## Work item:
Beginning at the line that holds "job 8443 | 0.184", copy the material below exactly through its last line.
* * *
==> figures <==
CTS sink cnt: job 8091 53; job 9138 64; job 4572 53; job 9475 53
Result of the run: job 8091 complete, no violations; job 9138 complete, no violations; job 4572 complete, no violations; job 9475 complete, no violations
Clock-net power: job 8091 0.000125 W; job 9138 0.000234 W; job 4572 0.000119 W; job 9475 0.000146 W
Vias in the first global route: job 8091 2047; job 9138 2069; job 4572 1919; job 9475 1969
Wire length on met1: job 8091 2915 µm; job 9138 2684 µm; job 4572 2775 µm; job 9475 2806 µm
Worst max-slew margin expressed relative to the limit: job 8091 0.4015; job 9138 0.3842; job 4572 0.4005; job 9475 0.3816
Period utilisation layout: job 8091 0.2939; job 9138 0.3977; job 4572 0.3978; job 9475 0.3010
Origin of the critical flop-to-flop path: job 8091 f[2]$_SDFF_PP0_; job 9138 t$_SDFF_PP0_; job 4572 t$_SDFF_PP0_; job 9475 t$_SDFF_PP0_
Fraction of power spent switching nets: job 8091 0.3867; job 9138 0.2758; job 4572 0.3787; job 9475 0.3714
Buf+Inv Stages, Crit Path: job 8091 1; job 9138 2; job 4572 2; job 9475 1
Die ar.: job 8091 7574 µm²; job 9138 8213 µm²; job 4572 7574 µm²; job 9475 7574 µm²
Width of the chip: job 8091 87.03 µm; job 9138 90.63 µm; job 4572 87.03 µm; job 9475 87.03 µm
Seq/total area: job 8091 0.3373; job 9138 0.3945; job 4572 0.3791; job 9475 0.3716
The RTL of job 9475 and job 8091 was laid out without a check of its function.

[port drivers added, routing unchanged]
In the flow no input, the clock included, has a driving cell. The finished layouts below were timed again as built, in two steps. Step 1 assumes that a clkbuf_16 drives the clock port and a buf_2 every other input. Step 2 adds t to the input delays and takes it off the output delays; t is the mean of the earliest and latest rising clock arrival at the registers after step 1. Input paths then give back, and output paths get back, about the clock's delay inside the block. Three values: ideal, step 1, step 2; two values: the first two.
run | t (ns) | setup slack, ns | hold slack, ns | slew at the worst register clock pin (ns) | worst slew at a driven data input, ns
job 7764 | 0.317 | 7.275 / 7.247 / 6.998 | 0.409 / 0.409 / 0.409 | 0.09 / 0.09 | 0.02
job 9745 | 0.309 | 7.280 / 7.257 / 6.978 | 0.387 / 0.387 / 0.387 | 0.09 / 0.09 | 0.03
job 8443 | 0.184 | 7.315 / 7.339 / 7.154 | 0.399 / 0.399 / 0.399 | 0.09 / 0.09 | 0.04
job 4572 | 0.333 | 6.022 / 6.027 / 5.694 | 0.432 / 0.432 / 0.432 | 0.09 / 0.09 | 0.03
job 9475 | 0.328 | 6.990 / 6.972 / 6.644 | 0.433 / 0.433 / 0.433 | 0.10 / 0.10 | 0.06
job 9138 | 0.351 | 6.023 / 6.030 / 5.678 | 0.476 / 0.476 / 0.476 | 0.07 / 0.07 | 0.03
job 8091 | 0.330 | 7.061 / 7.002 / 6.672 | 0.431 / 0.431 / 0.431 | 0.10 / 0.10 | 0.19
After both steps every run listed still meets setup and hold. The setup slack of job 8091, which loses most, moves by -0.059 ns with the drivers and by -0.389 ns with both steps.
* * *
## Result of this exercise:
job 8443 | 0.184 | 7.315 / 7.339 / 7.154 | 0.399 / 0.399 / 0.399 | 0.09 / 0.09 | 0.04
job 4572 | 0.333 | 6.022 / 6.027 / 5.694 | 0.432 / 0.432 / 0.432 | 0.09 / 0.09 | 0.03
job 9475 | 0.328 | 6.990 / 6.972 / 6.644 | 0.433 / 0.433 / 0.433 | 0.10 / 0.10 | 0.06
job 9138 | 0.351 | 6.023 / 6.030 / 5.678 | 0.476 / 0.476 / 0.476 | 0.07 / 0.07 | 0.03
job 8091 | 0.330 | 7.061 / 7.002 / 6.672 | 0.431 / 0.431 / 0.431 | 0.10 / 0.10 | 0.19
After both steps every run listed still meets setup and hold. The setup slack of job 8091, which loses most, moves by -0.059 ns with the drivers and by -0.389 ns with both steps.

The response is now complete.